DATASET ENTRIES Start Marker

This is an optimization exercise on Yosys and OpenROAD, whose aim is small area, not a production implementation.
Only simulation tests tie the RTL to the original design; equivalence was not proved.
Power figures rest on the tool's default switching activity, not on a simulated workload.

==> flow/flow/run.sh <==
#!/bin/bash
# Own layout flow: the standard synthesis, then an area-oriented re-mapping of
# the combinational logic only (every register keeps its name and cell type),
# then the standard floorplan-to-finish steps with small port buffers and a
# lighter clock tree. Each tool writes its full output to a log_*.log here.
set -euo pipefail
HERE=$(pwd)
FLOWDIR=$HERE/flow
RES=$HERE/orfs/results/$FLOW_PLATFORM/mem_moc_responder/base
LIB=$FLOW_HOME/platforms/sky130hd/lib/sky130_fd_sc_hd__tt_025C_1v80.lib

# 1. Standard synthesis.
bash standard.sh synth > $HERE/log_1_synth.log 2>&1
cp $RES/1_2_yosys.v $HERE/1_2_yosys.std.v

# 2. Re-map the combinational cells with ABC's area mapper, trying a few
#    scripts and keeping the smallest result. Registers are blackboxed so they
#    pass through untouched.
SCRIPTS=(
  "strash;dc2;&get -n;&deepsyn -T 240;&put;dc2;dch -f;amap -F 5 -A 5"
  "strash;&get -n;&deepsyn -T 240;&put;dch -f;amap -F 5 -A 5"
  "strash;dc2;&get -n;&deepsyn -T 240 -S 11;&put;dc2;dch -f;amap -F 5 -A 5"
  "strash;dc2;&get -n;&deepsyn -T 240 -S 33;&put;dc2;dch -f;amap -F 5 -A 5"
)
remap() {
  local i=$1 scr=$2
  echo "$scr" | tr ';' '\n' > $HERE/remap_$i.abc
  cat > $HERE/remap_$i.ys <<EOT
read_liberty -ignore_miss_func $LIB
blackbox $(cat $FLOWDIR/seq_cells.txt)
read_verilog $HERE/1_2_yosys.std.v
hierarchy -top $FLOW_TOP
flatten
rename -hide w:*.*
opt -purge
abc -liberty $LIB -dont_use *probe* -dont_use *lpflow* -dont_use *__conb* -script $HERE/remap_$i.abc
opt_clean -purge
hilomap -singleton -hicell sky130_fd_sc_hd__conb_1 HI -locell sky130_fd_sc_hd__conb_1 LO
splitnets
insbuf -buf sky130_fd_sc_hd__buf_4 A X
opt_clean -purge
stat -liberty $LIB
write_verilog -noattr -noexpr -nohex -nodec $HERE/remap_$i.v
EOT
  yosys -l $HERE/log_2_remap_$i.log $HERE/remap_$i.ys > /dev/null 2>&1 || true
}
for i in "${!SCRIPTS[@]}"; do remap $i "${SCRIPTS[$i]}" & done
wait
best=""; besta=""
for i in "${!SCRIPTS[@]}"; do
  a=$(grep -h "Chip area for module" $HERE/log_2_remap_$i.log 2>/dev/null | tail -1 | awk '{print $NF}')
  [[ -n "$a" && -s $HERE/remap_$i.v ]] || continue
  # A result far below the registers' own area means lost logic: skip it.
  awk "BEGIN{exit !($a > 16500)}" || continue
  if [[ -z "$besta" ]] || awk "BEGIN{exit !($a < $besta)}"; then best=$i; besta=$a; fi
done
echo "remap: picked script $best, area $besta" > $HERE/log_2_remap_pick.log
cp $HERE/remap_$best.v $RES/1_2_yosys.v
rm -f $RES/1_synth.odb $RES/1_synth.sdc
bash standard.sh synth > $HERE/log_3_synth_odb.log 2>&1

# 3. Standard layout steps with smaller port buffers and clock tree settings.
bash standard.sh \
  "BUFFER_PORTS_ARGS=-buffer_cell sky130_fd_sc_hd__buf_1" \
  "CTS_ARGS=-sink_clustering_enable -repair_clock_nets -buf_list sky130_fd_sc_hd__clkbuf_4 -sink_clustering_size 10 -sink_clustering_max_diameter 50 -dont_use_dummy_load" \
  finish > $HERE/log_4_layout.log 2>&1
==> flow/config.mk <==
export PLATFORM = sky130hd
export DESIGN_NAME = mem_moc_responder
export DESIGN_NICKNAME = mem_moc_responder
export VERILOG_FILES = /design/flow/design.v
export SDC_FILE = /design/flow/constraint.sdc
export NUM_CORES = 4
export LEC_CHECK = 0
export ABC_AREA = 1
export CAP_MARGIN = 10
export CORE_MARGIN = 2
export CORE_UTILIZATION = 65
export GPL_TIMING_DRIVEN = 0
export PLACE_DENSITY = 0.75
export SLEW_MARGIN = 10
==> flow/constraint.sdc <==
create_clock -name core_clock -period 10.0 [get_ports {Clk}]
set_input_delay 2.0000 -clock core_clock [delete_from_list [all_inputs] [get_ports {Clk}]]
set_output_delay 2.0000 -clock core_clock [all_outputs]
set_load 0.01 [all_outputs]
==> flow/flow/seq_cells.txt <==
sky130_fd_sc_hd__dfbbn_1 sky130_fd_sc_hd__dfbbn_2 sky130_fd_sc_hd__dfbbp_1 sky130_fd_sc_hd__dfrbp_1 sky130_fd_sc_hd__dfrbp_2 sky130_fd_sc_hd__dfrtn_1 sky130_fd_sc_hd__dfrtp_1 sky130_fd_sc_hd__dfrtp_2 sky130_fd_sc_hd__dfrtp_4 sky130_fd_sc_hd__dfsbp_1 sky130_fd_sc_hd__dfsbp_2 sky130_fd_sc_hd__dfstp_1 sky130_fd_sc_hd__dfstp_2 sky130_fd_sc_hd__dfstp_4 sky130_fd_sc_hd__dfxbp_1 sky130_fd_sc_hd__dfxbp_2 sky130_fd_sc_hd__dfxtp_1 sky130_fd_sc_hd__dfxtp_2 sky130_fd_sc_hd__dfxtp_4 sky130_fd_sc_hd__dlclkp_1 sky130_fd_sc_hd__dlclkp_2 sky130_fd_sc_hd__dlclkp_4 sky130_fd_sc_hd__dlrbn_1 sky130_fd_sc_hd__dlrbn_2 sky130_fd_sc_hd__dlrbp_1 sky130_fd_sc_hd__dlrbp_2 sky130_fd_sc_hd__dlrtn_1 sky130_fd_sc_hd__dlrtn_2 sky130_fd_sc_hd__dlrtn_4 sky130_fd_sc_hd__dlrtp_1 sky130_fd_sc_hd__dlrtp_2 sky130_fd_sc_hd__dlrtp_4 sky130_fd_sc_hd__dlxbn_1 sky130_fd_sc_hd__dlxbn_2 sky130_fd_sc_hd__dlxbp_1 sky130_fd_sc_hd__dlxtn_1 sky130_fd_sc_hd__dlxtn_2 sky130_fd_sc_hd__dlxtn_4 sky130_fd_sc_hd__dlxtp_1 sky130_fd_sc_hd__edfxbp_1 sky130_fd_sc_hd__edfxtp_1 sky130_fd_sc_hd__lpflow_inputisolatch_1 sky130_fd_sc_hd__sdfbbn_1 sky130_fd_sc_hd__sdfbbn_2 sky130_fd_sc_hd__sdfbbp_1 sky130_fd_sc_hd__sdfrbp_1 sky130_fd_sc_hd__sdfrbp_2 sky130_fd_sc_hd__sdfrtn_1 sky130_fd_sc_hd__sdfrtp_1 sky130_fd_sc_hd__sdfrtp_2 sky130_fd_sc_hd__sdfrtp_4 sky130_fd_sc_hd__sdfsbp_1 sky130_fd_sc_hd__sdfsbp_2 sky130_fd_sc_hd__sdfstp_1 sky130_fd_sc_hd__sdfstp_2 sky130_fd_sc_hd__sdfstp_4 sky130_fd_sc_hd__sdfxbp_1 sky130_fd_sc_hd__sdfxbp_2 sky130_fd_sc_hd__sdfxtp_1 sky130_fd_sc_hd__sdfxtp_2 sky130_fd_sc_hd__sdfxtp_4 sky130_fd_sc_hd__sdlclkp_1 sky130_fd_sc_hd__sdlclkp_2 sky130_fd_sc_hd__sdlclkp_4 sky130_fd_sc_hd__sedfxbp_1 sky130_fd_sc_hd__sedfxbp_2 sky130_fd_sc_hd__sedfxtp_1 sky130_fd_sc_hd__sedfxtp_2 sky130_fd_sc_hd__sedfxtp_4
==> flow/standard.sh <==
#!/bin/bash
# synth_recipe.tcl (not shown) runs the flow's synth.tcl, then flattens the netlist and writes it again
# the make line also repeats each setting of config.mk as NAME=value (left out here)
make -C /OpenROAD-flow-scripts/flow DESIGN_CONFIG=/design/flow/config.mk WORK_HOME=/design/flow/orfs CLKGATE_MAP_FILE= SYNTH_SCRIPT=/design/flow/synth_recipe.tcl "${@:-finish}"
==> flow/design.v <==
package mem_pkg;
    localparam logic [1:0] DT_BYTE = 2'b00;
    localparam logic [1:0] DT_HALF = 2'b01;
    localparam logic [1:0] DT_WORD = 2'b10;
    localparam logic [1:0] DT_RSVD = 2'b11;
    typedef enum logic [1:0] {
        StIdle  = 2'd0,
        StBusy1 = 2'd1,
        StBusy2 = 2'd2,
        StDone  = 2'd3
    } state_t;
endpackage
module mem_byte_array (
    input  logic        Clk,
    input  logic [31:0] we,      
    input  logic [31:0] wdata,   
    input  logic [31:0] rsel,    
    output logic [31:0] rdata    
);
    for (genvar j = 0; j < 4; j++) begin : g_lane
        logic [63:0] ring_a, ring_b;   
        logic [71:0] rd;                
        for (genvar g = 0; g < 8; g++) begin : g_ring
            always_ff @(posedge Clk) begin
                ring_a[8*g +: 8] <= we[8*j+g] ? wdata[8*j +: 8] : ring_b[8*g +: 8];
                ring_b[8*g +: 8] <= ring_a[8*g +: 8];
            end
        end
        assign rd[7:0] = 8'd0;
        for (genvar g = 0; g < 8; g++) begin : g_tap
            assign rd[8*(g+1) +: 8] = rd[8*g +: 8] | (ring_a[8*g +: 8] & {8{rsel[8*j+g]}});
        end
        assign rdata[8*j +: 8] = rd[64 +: 8];
    end
endmodule
module mem_moc_responder #(
    parameter int unsigned LATENCY = 2,
    parameter int unsigned DEPTH   = 64
) (
    input  logic        Clk,
    input  logic        Reset_n,
    input  logic        MFA,
    input  logic        RW,
    input  logic [1:0]  DataType,
    input  logic        SignExt,
    input  logic [5:0]  Address,
    input  logic [31:0] DataIn,
    output logic [31:0] DataOut,
    output logic        MOC,
    output logic        Err
);
    mem_pkg::state_t state_q;
    logic            moc_q;
    logic [31:0]     dout_q;
    logic            rw_q, sext_q;
    logic [1:0]      dt_q;
    logic [5:0]      addr_q;
    logic [31:0]     data_q;
    logic            phase_q;   
    logic            wpend_q;   
    logic            in_idle, in_busy1, in_busy2, in_done, fault;
    logic            do_write, do_read, commit;
    logic [1:0]      rot;
    logic [31:0]     rot_in, rot_mid, rot_out, tap, rd_word;
    logic [31:0]     we, rsel;
    logic [3:0]      lane_en, lane_late, out_late;
    assign in_idle  = (state_q == mem_pkg::StIdle);
    assign in_busy1 = (state_q == mem_pkg::StBusy1);
    assign in_busy2 = (state_q == mem_pkg::StBusy2);
    assign in_done  = (state_q == mem_pkg::StDone);
    assign fault    = (dt_q == mem_pkg::DT_RSVD);
    assign do_write = in_busy2 && MFA && !rw_q && !fault;
    assign do_read  = in_busy2 && MFA &&  rw_q && !fault;
    assign commit   = do_write || wpend_q;
    for (genvar j = 0; j < 4; j++) begin : g_lane
        logic [3:0] row;
        logic [1:0] k;
        assign row = addr_q[5:2] + {3'd0, (addr_q[1:0] > 2'(j))};
        assign k   = 2'(j) - addr_q[1:0];
        assign lane_en[j] = (dt_q == mem_pkg::DT_WORD) ||
                            ((dt_q == mem_pkg::DT_HALF) && !k[1]) ||
                            ((dt_q == mem_pkg::DT_BYTE) && (k == 2'd0));
        assign lane_late[j] = row[0] ^ phase_q;
        for (genvar g = 0; g < 8; g++) begin : g_ring
            assign rsel[8*j+g] = !in_idle && (row[3:1] == 3'(g));
            assign we[8*j+g]   = commit && lane_en[j] && lane_late[j] && (row[3:1] == 3'(g));
        end
    end
    assign rot    = in_idle ? (2'd0 - Address[1:0]) : addr_q[1:0];
    assign rot_in = ({32{in_idle}} & DataIn) | tap;
    always_comb begin
        rot_mid = rot[1] ? {rot_in[15:0], rot_in[31:16]} : rot_in;
        rot_out = rot[0] ? {rot_mid[7:0], rot_mid[31:8]} : rot_mid;
        case (addr_q[1:0])
            2'd0:    out_late = lane_late;
            2'd1:    out_late = {lane_late[0],   lane_late[3:1]};
            2'd2:    out_late = {lane_late[1:0], lane_late[3:2]};
            default: out_late = {lane_late[2:0], lane_late[3]};
        endcase
    end
    for (genvar m = 0; m < 4; m++) begin : g_out
        assign rd_word[8*m +: 8] = out_late[m] ? data_q[8*m +: 8] : rot_out[8*m +: 8];
    end
    mem_byte_array u_array (
        .Clk   (Clk),
        .we    (we),
        .wdata (data_q),
        .rsel  (rsel),
        .rdata (tap)
    );
    always_ff @(posedge Clk) begin
        if (phase_q) phase_q <= 1'b0;
        else         phase_q <= 1'b1;
        wpend_q <= do_write;
        if (in_idle) begin
            rw_q   <= RW;
            dt_q   <= DataType;
            sext_q <= SignExt;
            addr_q <= Address;
        end
        if (in_idle || (in_busy1 && rw_q)) data_q <= rot_out;
    end
    always_ff @(posedge Clk or negedge Reset_n) begin
        if (!Reset_n) begin
            state_q <= mem_pkg::StIdle;
            moc_q   <= 1'b0;
            dout_q  <= 32'd0;
        end else begin
            moc_q <= in_done && MFA;
            if (do_read) begin
                case (dt_q)
                    mem_pkg::DT_BYTE: dout_q <= {{24{sext_q & rd_word[7]}}, rd_word[7:0]};
                    mem_pkg::DT_HALF: dout_q <= {{16{sext_q & rd_word[15]}}, rd_word[15:0]};
                    default:          dout_q <= rd_word;
                endcase
            end
            case (state_q)
                mem_pkg::StIdle:  if (MFA) state_q <= mem_pkg::StBusy1;
                mem_pkg::StBusy1: state_q <= MFA ? mem_pkg::StBusy2 : mem_pkg::StIdle;
                mem_pkg::StBusy2: state_q <= MFA ? mem_pkg::StDone  : mem_pkg::StIdle;
                default:          if (!MFA) state_q <= mem_pkg::StIdle;
            endcase
        end
    end
    assign DataOut = dout_q;
    assign MOC     = moc_q;
    assign Err     = moc_q && fault;
endmodule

DATASET ENTRIES End Marker

** WHAT TO DO **
Having found the line with "end else begin", transcribe it and each line after it to the end of the entries, with no other lines.

** OUTPUT FOR THIS TASK **
        end else begin
            moc_q <= in_done && MFA;
            if (do_read) begin
                case (dt_q)
                    mem_pkg::DT_BYTE: dout_q <= {{24{sext_q & rd_word[7]}}, rd_word[7:0]};
                    mem_pkg::DT_HALF: dout_q <= {{16{sext_q & rd_word[15]}}, rd_word[15:0]};
                    default:          dout_q <= rd_word;
                endcase
            end
            case (state_q)
                mem_pkg::StIdle:  if (MFA) state_q <= mem_pkg::StBusy1;
                mem_pkg::StBusy1: state_q <= MFA ? mem_pkg::StBusy2 : mem_pkg::StIdle;
                mem_pkg::StBusy2: state_q <= MFA ? mem_pkg::StDone  : mem_pkg::StIdle;
                default:          if (!MFA) state_q <= mem_pkg::StIdle;
            endcase
        end
    end
    assign DataOut = dout_q;
    assign MOC     = moc_q;
    assign Err     = moc_q && fault;
endmodule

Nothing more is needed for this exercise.